**WHAT YOU HAVE TO DO**
Run through the data and copy out every line that mentions the word "group".

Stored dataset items
::::::::
## src/rtl/stmr_pkg.sv

```systemverilog
package stmr_pkg;
   // word indices inside the register window
   localparam int unsigned W_STATUS = 0;
   localparam int unsigned W_CNT_LO = 1;
   localparam int unsigned W_CNT_HI = 2;
   localparam int unsigned W_CMP0   = 3;
   localparam int unsigned N_FIXED  = 3;
endpackage

```

## src/rtl/stmr_counter.sv

```systemverilog
module stmr_counter #(
   parameter int unsigned CNT_W = 64,
   parameter int unsigned CMP_W = 32
) (
   input  logic             clk,
   input  logic             rst_n,
   input  logic             tick_en,
   output logic [CNT_W-1:0] cnt_q,
   output logic [CMP_W-1:0] lo_next,
   output logic             lo_step
);
   localparam int unsigned HI_W = (CNT_W > CMP_W) ? CNT_W - CMP_W : 1;

   logic [CMP_W-1:0] lo_q;
   logic             lo_carry;

   assign {lo_carry, lo_next} = {1'b0, lo_q} + {{CMP_W{1'b0}}, 1'b1};
   assign lo_step = tick_en;

   always_ff @(posedge clk) begin
      if (!rst_n)       lo_q <= '0;
      else if (tick_en) lo_q <= lo_next;
   end

   generate
      if (CNT_W == CMP_W) begin : g_flat
         assign cnt_q = lo_q;
      end else begin : g_split
         logic [HI_W-1:0] hi_q;
         always_ff @(posedge clk) begin
            if (!rst_n)                   hi_q <= '0;
            else if (tick_en && lo_carry) hi_q <= hi_q + 1'b1;
         end
         assign cnt_q = {hi_q, lo_q};
      end
   endgenerate

   p_cnt_step_r2: assert property (@(posedge clk) disable iff (!rst_n)
      (rst_n && tick_en) |=> (cnt_q == $past(cnt_q) + 1'b1));
   p_cnt_hold_r8: assert property (@(posedge clk) disable iff (!rst_n)
      (rst_n && !tick_en) |=> $stable(cnt_q));
endmodule

```

## src/rtl/stmr_channel.sv

```systemverilog
module stmr_channel #(
   parameter int unsigned CMP_W = 32
) (
   input  logic             clk,
   input  logic             rst_n,
   input  logic             cmp_we,
   input  logic [CMP_W-1:0] cmp_wdata,
   input  logic             ack,
   input  logic             lo_step,
   input  logic [CMP_W-1:0] lo_next,
   output logic [CMP_W-1:0] cmp_q,
   output logic             flag_q
);
   logic hit;

   assign hit = lo_step && (lo_next == cmp_q);

   always_ff @(posedge clk) begin
      if (!rst_n) begin
         cmp_q  <= '0;
         flag_q <= 1'b0;
      end else begin
         if (cmp_we) cmp_q <= cmp_wdata;
         flag_q <= (flag_q && !ack) || hit;
      end
   end

   p_set_r3: assert property (@(posedge clk) disable iff (!rst_n)
      (rst_n && hit) |=> flag_q);
   p_sticky_r4: assert property (@(posedge clk) disable iff (!rst_n)
      (rst_n && flag_q && !ack) |=> flag_q);
   p_ack_r5: assert property (@(posedge clk) disable iff (!rst_n)
      (rst_n && ack && !lo_step) |=> !flag_q);
   p_cmp_hold_r7: assert property (@(posedge clk) disable iff (!rst_n)
      (rst_n && !cmp_we) |=> $stable(cmp_q));
endmodule

```

## src/rtl/stmr_rdmux.sv

```systemverilog
module stmr_rdmux
   import stmr_pkg::*;
#(
   parameter int unsigned DW    = 32,
   parameter int unsigned CNT_W = 64,
   parameter int unsigned CMP_W = 32,
   parameter int unsigned NCH   = 4,
   parameter int unsigned WW    = 3
) (
   input  logic [WW-1:0]        word,
   input  logic [NCH-1:0]       status,
   input  logic [CNT_W-1:0]     cnt,
   input  logic [NCH*CMP_W-1:0] cmp_flat,
   output logic [DW-1:0]        rdata
);
   logic [2*DW-1:0] cnt_wide;
   logic [DW-1:0]   cmp_word [NCH];
   logic [DW-1:0]   stat_word;

   always_comb begin
      cnt_wide = '0;
      cnt_wide[CNT_W-1:0] = cnt;
      stat_word = '0;
      stat_word[NCH-1:0] = status;
   end

   for (genvar i = 0; i < NCH; i++) begin : g_ext
      always_comb begin
         cmp_word[i] = '0;
         cmp_word[i][CMP_W-1:0] = cmp_flat[i*CMP_W +: CMP_W];
      end
   end

   always_comb begin
      rdata = '0;
      if (word == WW'(W_STATUS))      rdata = stat_word;
      else if (word == WW'(W_CNT_LO)) rdata = cnt_wide[DW-1:0];
      else if (word == WW'(W_CNT_HI)) rdata = cnt_wide[2*DW-1:DW];
      for (int i = 0; i < NCH; i++) begin
         if (word == WW'(W_CMP0 + i)) rdata = cmp_word[i];
      end
   end
endmodule

```

## src/rtl/stmr_top.sv

```systemverilog
module stmr_top
   import stmr_pkg::*;
#(
   parameter int unsigned DW    = 32,
   parameter int unsigned AW    = 5,
   parameter int unsigned CNT_W = 64,
   parameter int unsigned CMP_W = 32,
   parameter int unsigned NCH   = 4
) (
   input  logic          clk,
   input  logic          rst_n,
   input  logic          tick_en,
   input  logic [AW-1:0] addr,
   input  logic          wr_en,
   input  logic [DW-1:0] wdata,
   output logic [DW-1:0] rdata,
   output logic [NCH-1:0] irq
);
   localparam int unsigned WW     = AW - 2;
   localparam int unsigned NWORDS = 1 << WW;

   generate
      if (AW < 3)                begin : g_bad_aw  $error("address too narrow"); end
      if (N_FIXED + NCH > NWORDS) begin : g_bad_nch $error("channels exceed window"); end
      if (CMP_W > DW || CMP_W > CNT_W) begin : g_bad_cmp $error("compare width"); end
      if (CNT_W > 2 * DW)        begin : g_bad_cnt $error("counter wider than two words"); end
      if (NCH > DW)              begin : g_bad_st  $error("status wider than bus"); end
   endgenerate

   logic [WW-1:0]        word;
   logic [CNT_W-1:0]     cnt;
   logic [CMP_W-1:0]     lo_next;
   logic                 lo_step;
   logic [NCH-1:0]       status;
   logic [NCH*CMP_W-1:0] cmp_flat;
   logic                 st_we;

   assign word  = addr[AW-1:2];
   assign st_we = wr_en && (word == WW'(W_STATUS));

   stmr_counter #(.CNT_W(CNT_W), .CMP_W(CMP_W)) u_cnt (
      .clk(clk), .rst_n(rst_n), .tick_en(tick_en),
      .cnt_q(cnt), .lo_next(lo_next), .lo_step(lo_step)
   );

   for (genvar i = 0; i < NCH; i++) begin : g_ch
      logic cmp_we;
      assign cmp_we = wr_en && (word == WW'(W_CMP0 + i));
      stmr_channel #(.CMP_W(CMP_W)) u_ch (
         .clk(clk), .rst_n(rst_n),
         .cmp_we(cmp_we), .cmp_wdata(wdata[CMP_W-1:0]),
         .ack(st_we && wdata[i]),
         .lo_step(lo_step), .lo_next(lo_next),
         .cmp_q(cmp_flat[i*CMP_W +: CMP_W]), .flag_q(status[i])
      );
   end

   stmr_rdmux #(.DW(DW), .CNT_W(CNT_W), .CMP_W(CMP_W), .NCH(NCH), .WW(WW)) u_rd (
      .word(word), .status(status), .cnt(cnt), .cmp_flat(cmp_flat), .rdata(rdata)
   );

   assign irq = status;

   p_unmapped_r9: assert property (@(posedge clk) disable iff (!rst_n)
      (rst_n && (word >= WW'(N_FIXED + NCH))) |-> (rdata == '0));
   p_irq_lines_r10: assert property (@(posedge clk) disable iff (!rst_n)
      (rst_n && !tick_en && !st_we) |=> (irq == $past(irq)));
endmodule

```

## config.mk

```make
export PLATFORM = sky130hd
export DESIGN_NAME = stmr_top
export DESIGN_NICKNAME = d
export VERILOG_FILES = /design/src/rtl/stmr_pkg.sv /design/src/rtl/stmr_counter.sv /design/src/rtl/stmr_channel.sv /design/src/rtl/stmr_rdmux.sv /design/src/rtl/stmr_top.sv
export SDC_FILE = /design/constraint.sdc
export NUM_CORES = 1
export LEC_CHECK = 0
export BUFFER_PORTS_ARGS = -buffer_cell sky130_fd_sc_hd__buf_2
export CELL_PAD_IN_SITES_DETAIL_PLACEMENT = 2
export CELL_PAD_IN_SITES_GLOBAL_PLACEMENT = 2
export CORE_UTILIZATION = 40
export CTS_CLUSTER_DIAMETER = 60
export DETAILED_ROUTE_END_ITERATION = 12
export GPL_ROUTABILITY_DRIVEN = 0
export PLACE_DENSITY = 0.94
export SYNTH_ARGS = -nofsm -noshare
export SYNTH_HDL_FRONTEND = slang
export SYNTH_SLANG_ARGS = --single-unit
```

## constraint.sdc

```tcl
create_clock -name clk -period 8.2 [get_ports clk]
set_input_delay 2.05 -clock clk [delete_from_list [all_inputs] [get_ports clk]]
set_output_delay 2.05 -clock clk [all_outputs]
set_load 0.03 [all_outputs]
```

* Yosys cells after proc, flatten, opt, wreduce, memory -nomap -nowiden
Index checks and enable logic that the tools add are counted.
** Cells by class
- Add/sub/neg operators :: 2
- Equality and inequality tests :: 10
- Muxes and demuxes :: 7
- Reduce and logical (&&, ||, !) cells :: 27
** Operators with widths (number)
- $mux W32 :: 7
- $eq A32 B32 Y1 :: 4
- $add A32 B1 Y33 const B :: 1
- $add A32 B1 Y32 const B :: 1
- $logic_and A1 B1 Y1 :: 18
- $eq A3 B3 Y1 const B :: 3
- $eq A3 B2 Y1 const B :: 2
- $logic_not A1 Y1 :: 4
- $logic_or A1 B1 Y1 :: 4
- $eq A3 B1 Y1 const B :: 1
- $logic_not A3 Y1 :: 1
** Storage, ports and cells
- Register bits :: 196
- Bits of input ports :: 41
- Output and inout port bits :: 36

* Depth between registers and ports, before layout
Gate-level depths: netlist of run 1.
- Depth after elaboration :: 8
- Mapped depth :: 12

* Cells and area by module
From an unflattened synthesis of run 1, not the netlist that was laid out.
** Unflattened totals
- Cells, all modules :: 1270
- Area, all modules :: 11692.5 µm²
** Modules (own cells, without submodules)
- stmr_channel :: instances 4, cells an instance 149, area each 1572.8 µm², seq. area each 660.6 µm²
- stmr_counter :: instances 1, cells an instance 438, area each 3532.1 µm², seq. area each 1281.2 µm²
- stmr_rdmux :: instances 1, cells an instance 226, area each 1795.5 µm², seq. area each 0.0 µm²
- stmr_top :: instances 1, cells an instance 10, area each 73.8 µm², seq. area each 0.0 µm²

* Least setup slack after synthesis of run 1
OpenSTA, ideal clock, no wires.
- Path type :: input port to output port
- Start point :: in addr[3]
- End point :: out rdata[5]
- Data arrival time :: 3.905 ns
- Data required time :: 6.150 ns
- Slack :: 2.245 ns
- Stages on the path :: 7
- Buffers on the path :: 3
- Cells stage by stage :: clkbuf_1 buf_1 clkbuf_1 mux2i_1 nor2_1 a21oi_1 a21oi_1
** On the way
- Word-level cells in the longest chain between the ends :: 8
- Elaborated cells between the ends (all ways) :: 14
** Ends and longest elaborated chain
- start, declared :: RTL line stmr_top.sv:13 : input logic [AW-1:0] addr,
- $eq A3 B2 Y1 :: RTL line stmr_rdmux.sv:38 : else if (word == WW'(W_CNT_HI)) rdata = cnt_wide[2*DW-1:DW];
- $mux W32 :: RTL line stmr_rdmux.sv:38
- $mux W32 :: RTL line stmr_rdmux.sv:37 : else if (word == WW'(W_CNT_LO)) rdata = cnt_wide[DW-1:0];
- $mux W32 :: RTL line stmr_rdmux.sv:36 : if (word == WW'(W_STATUS)) rdata = stat_word;
- $mux W32 (3 in a row) :: RTL line stmr_rdmux.sv:40 : if (word == WW'(W_CMP0 + i)) rdata = cmp_word[i];
- $mux W32 (*) :: RTL line stmr_rdmux.sv:40
- end, declared :: RTL line stmr_top.sv:16 : output logic [DW-1:0] rdata,
Every way passes the cells marked *; elsewhere a longest branch is shown, timed or not.

* Worst setup path after layout of run 1
- Start point :: in addr[4]
- End point :: out rdata[22]
Same word-level chain as after synthesis.

==> results of run 1 <==
[worst register-to-register path, cell delays in order (launching register included)]
cell	delay, ns
dfxtp_1	0.75
ha_1	0.42
and3_1	0.50
nand4_1	0.50
nor3_1	0.88
xnor2_1	0.35
xnor2_1	0.21
nor4_1	1.02
nand4_1	0.43
o21ai_0	0.44
[placed cells by master, fill, tap and decap left out, types with 5 or more instances in the layout]
cell / count
dfxtp_1: 196
and3_1: 11
buf_2: 72
inv_6: 5
xor2_1: 64
and2_1: 59
a2111oi_0: 7
a21oi_1: 75
nor2_1: 73
and4_1: 16
a221oi_1: 30
mux2_2: 31
nand3_1: 45
a31oi_1: 7
nor3_1: 22
inv_1: 11
nand4_1: 30
o22ai_1: 6
mux2i_1: 35
buf_4: 22
nand2_1: 323
xnor2_1: 143
nand2b_1: 6
clkbuf_16: 17
nor4_1: 21
nor2b_1: 16
nor3b_1: 10
a211oi_1: 6
a21boi_0: 130
o21ai_0: 27
[routing by layer]
metal / GRT usage / share of wire / up-vias
met1: 0.547 / 0.36 / 7041
met5: 0 / 0.00025 / -
met4: 0.316 / 0.078 / 4
li1: - / - / 5481
met3: 0.141 / 0.12 / 441
met2: 0.688 / 0.44 / 1246
[how the worst max path moves through the flow]
stage,end,slack (ns)
3_3_place_gp,rdata[25],1.64
2_1_floorplan,rdata[5],2.25
6_report,rdata[22],1.60
3_5_place_dp,rdata[25],1.47
5_1_grt,rdata[22],1.62
4_1_cts,rdata[22],1.35
[sequential cells by signal, indices dropped and copies added (netlist names)]
name                flops
g_ch.u_ch.cmp_q       128
g_ch.u_ch.flag_q        4
u_cnt.g_split.hi_q     32
u_cnt.lo_q             32
[metrics by stage]
step / std cells / area, um^2
floorplan: 1597 / 12500
global placement: 1958 / 13000
detailed placement: 1958 / 13000
CTS: 1990 / 13600
global route: 1992 / 13600
finish: 1993 / 13600
[cell usage after synthesis, types with 7 or more instances]
cell / number
dfxtp_1: 196
and4_1: 16
xor2_1: 64
mux2i_1: 35
nor3b_1: 10
a2111oi_0: 7
nand2_1: 323
mux2_2: 31
a21boi_0: 130
a31oi_1: 7
o21ai_0: 27
inv_1: 11
nor4_1: 21
buf_2: 10
nor2_1: 73
nor2b_1: 18
a21oi_1: 75
clkbuf_1: 99
xnor2_1: 143
nand4_1: 30
buf_1: 13
and3_1: 12
nand3_1: 45
nor3_1: 23
and2_1: 59
a221oi_1: 30
[area by class of cell]
| type | instances | area (um^2) | share of cell area |
|---|---|---|---|
| multi-input cells | 1261 | 8060 | 0.592 |
| diodes | 3 | 7.51 | 0.000552 |
| clock inverters | 14 | 119 | 0.00874 |
| flip-flops and latches | 196 | 3920 | 0.288 |
| clock buffers | 18 | 439 | 0.0323 |
| repair buffers | 94 | 526 | 0.0386 |
| inverters | 11 | 41.3 | 0.00303 |
| well taps | 396 | 495 | 0.0364 |
[where the power goes]
part / internal (mW) / total (mW) / switching, mW
sequential: 0.966 / 0.998 / 0.0312
combinational: 0.0732 / 0.250 / 0.177
clock: 0.408 / 0.873 / 0.465
[kinds of logic after synthesis]
group | after synthesis
simple gates | 654
compound gates | 326
xor+xnor | 209
flops | 196
buf+inv | 140
mux | 70
fa+ha+maj | 2
==> flow_metrics.env, run 1 <==
export IMPL_drive_gt1_frac=0.110
export IMPL_dr_pass1_iters=5
export IMPL_vias=14213
export IMPL_cts_max_path_buffers=2
export IMPL_drt_iter0_drc=1965
export IMPL_core_um2=30700
export IMPL_syn_area_per_cell_um2=7.85
export IMPL_peakVddDrop_mv=0.149
export IMPL_cts_buffers=17
export IMPL_insertion_delay_ns=0.47
export IMPL_crit_top_cell="buf_2"
export IMPL_netlist_area_um2=12500
export IMPL_finalClockSkew_ns=0.0146
export IMPL_setup_viol_count_final=0
export IMPL_worstHoldEndpoint="g_ch[3].u_ch.cmp_q[19]"
export IMPL_synthAdderAreaFrac=0.00200
export IMPL_reg2reg_setup_slack_ns=2.58
export IMPL_maxCapViolCount=0
export IMPL_critPathRequiredTime_ns=6.15
export IMPL_wirelength_um=72000
export IMPL_cp_num_buf_inv=2
export IMPL_cts_tree="yes"
export IMPL_ys_async_sr_fraction=0
export IMPL_grt_total_usage=0.455
export IMPL_ff2ff_path_depth=9
export IMPL_globalRouteOverflowTotal=0
export IMPL_power_mw=2.12
export IMPL_rsz0062_at_grt="false"
export IMPL_worstSetupStartpointType="input port"
export IMPL_row_count=64
export IMPL_synth_top_family_by_area="simple AND/OR/NAND/NOR gates"
export IMPL_fin_crit_sh=0.805
export IMPL_finalHoldViolCount=0
export IMPL_cp_slowest_cell="nor2b_2"
export IMPL_die_area_um2=32000
export IMPL_ioPinCount=77
export IMPL_power_density_nw_per_um2=156
export IMPL_path_depth=5
export IMPL_synth_edff_count=0
export IMPL_synth_area_leaders="dfxtp_1, xnor2_1, nand2_1"
export IMPL_cts_num_sinks=196
export IMPL_start_util=0.408
export IMPL_yosysTopAreaCellShare=0.313
export IMPL_r2r_start="u_cnt.lo_q[0]"
export IMPL_place_ws_ns=1.47
export IMPL_drv_slew=0
export IMPL_clockRootBuffer="clkbuf_16"
export IMPL_synth_fp_nets=1640
export IMPL_crit_family="buffers and inverters"
export IMPL_tightest_slew_ns=1.32
export IMPL_fin_ws_ns=1.60
export IMPL_fp_dieH_um=179
export IMPL_synth_compound_area_frac=0.181
export IMPL_dpl_hpwl_um=44000
export IMPL_hold_buffers=0
export IMPL_yosysWarningCount=0
export IMPL_synth_seq_area_share=0.313
export IMPL_cp_arrival_ns=4.55
export IMPL_yosysTopAreaCell="dfxtp_1"
export IMPL_synth_xor_area_frac=0.148
export IMPL_antenna_found_initial=7
export IMPL_path_clk_slew_ns=0.07
export IMPL_timing_rr_end="g_ch[3].u_ch.flag_q"
export IMPL_die_x_um=179
export IMPL_post_route_min_period_ns=6.60
export IMPL_worst_setup_path_end_kind="primary output"
export IMPL_crit_path_start="addr[4]"
export IMPL_io_buffer_count=74
export IMPL_synth_cell_types=69
export IMPL_viasPerCell=7.13
export IMPL_hold_slack_ns=0.530
export IMPL_ant_nets=0
export IMPL_drcViolationCount=0
export IMPL_cts_htree_levels=4
export IMPL_leakagePower_nw=4.73
export IMPL_status="complete, no violations"
export IMPL_grt_max_degree=102
export IMPL_ys_ff_latch=196
export IMPL_routedWlPerCell_um=36.1
export IMPL_path_cells="buf_2 > nor2b_2 > a221oi_1 > a21oi_1 > buf_2"
export IMPL_grt_pass1_vias=15193
export IMPL_synthCells=1597
export IMPL_synthFlopType="dfxtp_1"
export IMPL_max_freq_mhz=151
export IMPL_grt_pass1_wl_um=105000
export IMPL_cts_resized=0
export IMPL_critPathKind="input port to primary output"
export IMPL_post_cts_buffers=0
export IMPL_final_nets=1624
export IMPL_min_path_cells=2
export IMPL_slew_headroom=0.110
export IMPL_synth_mux_area_fraction=0.0630
export IMPL_nFillCells=3410
export IMPL_final_core_util=0.443
export IMPL_slowest_delay_ns=0.90
export IMPL_min_from="g_ch[3].u_ch.cmp_q[19]"
export IMPL_worst_path_max_fanout=31
export IMPL_area_growth_pct=8.55
export IMPL_hp_class="flop to flop"
export IMPL_setup_tns_ns=0
export IMPL_yosys_area_share_simple=0.248
(Power assumes the default switching activity.)
==> run 2: changes to the inputs <==
--- a/config.mk
+++ b/config.mk
@@ -8,11 +8,11 @@
 export BUFFER_PORTS_ARGS = -buffer_cell sky130_fd_sc_hd__buf_2
 export CELL_PAD_IN_SITES_DETAIL_PLACEMENT = 2
 export CELL_PAD_IN_SITES_GLOBAL_PLACEMENT = 2
-export CORE_UTILIZATION = 40
+export CORE_UTILIZATION = 37
 export CTS_CLUSTER_DIAMETER = 60
 export DETAILED_ROUTE_END_ITERATION = 12
 export GPL_ROUTABILITY_DRIVEN = 0
-export PLACE_DENSITY = 0.94
+export PLACE_DENSITY = 0.89
 export SYNTH_ARGS = -nofsm -noshare
 export SYNTH_HDL_FRONTEND = slang
 export SYNTH_SLANG_ARGS = --single-unit
==> constraint.sdc (replaced) <==
create_clock -name clk -period 6.35 [get_ports clk]
set_input_delay 1.5875 -clock clk [delete_from_list [all_inputs] [get_ports clk]]
set_output_delay 1.5875 -clock clk [all_outputs]
set_load 0.03 [all_outputs]
==> flow_metrics.env, run 2 (synthesized netlist as in run 1, its figures left out) <==
export IMPL_status="complete, no violations"
export IMPL_ff2ff_path_depth=9
export IMPL_fp_dieH_um=186
export IMPL_nFillCells=3731
export IMPL_cp_num_buf_inv=3
export IMPL_timing_rr_end="g_ch[0].u_ch.flag_q"
export IMPL_slowest_delay_ns=0.77
export IMPL_regMostFlops="g_ch.u_ch.cmp_q"
export IMPL_routedWlPerCell_um=32.4
export IMPL_worstHoldEndpoint="g_ch[2].u_ch.cmp_q[23]"
export IMPL_worst_path_max_fanout=24
export IMPL_switching_share=0.309
export IMPL_leakagePower_nw=4.76
export IMPL_grt_total_usage=0.387
export IMPL_final_common_cell="nand2_1"
export IMPL_cts_buffers=17
export IMPL_place_inst=2013
export IMPL_pwr_share_clk=0.420
export IMPL_post_dp_cell_area_um2=13100
export IMPL_finalHoldViolCount=0
export IMPL_cp_slowest_cell="nor2b_1"
export IMPL_cts_tree="yes"
export IMPL_post_cts_buffers=0
export IMPL_globalRouteOverflowTotal=0
export IMPL_rsz0062_at_grt="false"
export IMPL_critPathRequiredTime_ns=4.76
export IMPL_row_count=67
export IMPL_p_int_mw=1.90
export IMPL_antenna_found_initial=2
export IMPL_wirelength_um=66200
export IMPL_cts_resized=0
export IMPL_min_path_cells=2
export IMPL_grt_pass1_vias=14425
export IMPL_clockRootBuffer="clkbuf_16"
export IMPL_cp_arrival_ns=3.68
export IMPL_crit_family="buffers and inverters"
export IMPL_ioPinCount=77
export IMPL_worstSetupStartpointType="input port"
export IMPL_ant_nets=0
export IMPL_grt_pass1_wl_um=97700
export IMPL_finalClockSkew_ns=0.0104
export IMPL_hp_class="flop to flop"
export IMPL_drcViolationCount=0
export IMPL_die_x_um=186
export IMPL_fin_crit_sh=0.830
export IMPL_power_density_nw_per_um2=201
export IMPL_area_growth_pct=9.38
export IMPL_viasPerCell=6.65
export IMPL_start_util=0.375
export IMPL_grt_max_degree=102
export IMPL_final_nets=1628
export IMPL_setup_tns_ns=0
export IMPL_cts_htree_levels=4
export IMPL_drive_gt1_frac=0.110
export IMPL_largest_reg_flops=128
export IMPL_maxCapViolCount=0
export IMPL_max_freq_mhz=190
export IMPL_vias=13622
export IMPL_min_from="g_ch[2].u_ch.cmp_q[23]"
export IMPL_reg2reg_setup_slack_ns=1.29
export IMPL_pwr_share_comb=0.113
export IMPL_switchingPower_uw=852
export IMPL_tightest_slew_ns=1.28
export IMPL_cts_max_path_buffers=2
export IMPL_core_um2=33400
export IMPL_final_cell_mix="nand2_1, dfxtp_1, xnor2_1"
export IMPL_p_seq_frac=0.467
export IMPL_io_buffer_count=74
export IMPL_reg_largest_list="g_ch.u_ch.cmp_q: 128 flops, u_cnt.g_split.hi_q: 32 flops, u_cnt.lo_q: 32 flops"
export IMPL_stdcell_count=2047
export IMPL_cts_num_sinks=196
export IMPL_post_route_min_period_ns=5.27
export IMPL_dpl_hpwl_um=41700
export IMPL_r2r_start="u_cnt.lo_q[0]"
export IMPL_stdcell_area_um2=13700
export IMPL_path_clk_slew_ns=0.08
export IMPL_path_cells="buf_4 > nor2b_1 > buf_4 > a21oi_1 > a21oi_1 > buf_2"
export IMPL_die_area_um2=34600
export IMPL_worst_setup_path_end_kind="primary output"
export IMPL_dr_pass1_iters=7
export IMPL_slew_headroom=0.136
export IMPL_setup_viol_count_final=0
export IMPL_drt_iter0_drc=1558
export IMPL_critPathKind="input port to primary output"
export IMPL_peakVddDrop_mv=0.182
export IMPL_drv_slew=0
export IMPL_insertion_delay_ns=0.47
export IMPL_hold_buffers=0
## run 2: worst max path at each step
stage | slack [ns] | from | end | cells after the start
floorplan | 1.32 | addr[3] | rdata[5] | 7
global placement | 1.36 | addr[3] | rdata[3] | 8
detailed placement | 1.28 | addr[3] | rdata[5] | 7
CTS | 1.20 | addr[3] | rdata[10] | 6
global route | 1.11 | addr[2] | rdata[29] | 6
finish | 1.08 | addr[3] | rdata[8] | 6
## run 2: power by group through the flow
stage | Combinational (mW) | Clock [mW] | Sequential [mW]
6_report | 0.311 | 1.16 | 1.29
4_1_cts | 0.298 | 1.15 | 1.28
2_1_floorplan | 0.181 | 0 | 1.29
3_3_place_gp | 0.272 | 0 | 1.31
5_1_grt | 0.317 | 1.19 | 1.29
3_5_place_dp | 0.285 | 0 | 1.31
## run 2: layout make-up
class,instances,area [um^2],area share
clock buffer,18,429,0.0313
inverter,11,41.3,0.00301
antenna,1,2.50,0.000183
timing repair buffer,98,566,0.0412
multi-input combinational,1261,8050,0.587
tap,448,561,0.0409
sequential,196,3920,0.286
clock inverter,14,138,0.0100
::::::::
**REPLY TO THE EXERCISE**
group | after synthesis
## run 2: power by group through the flow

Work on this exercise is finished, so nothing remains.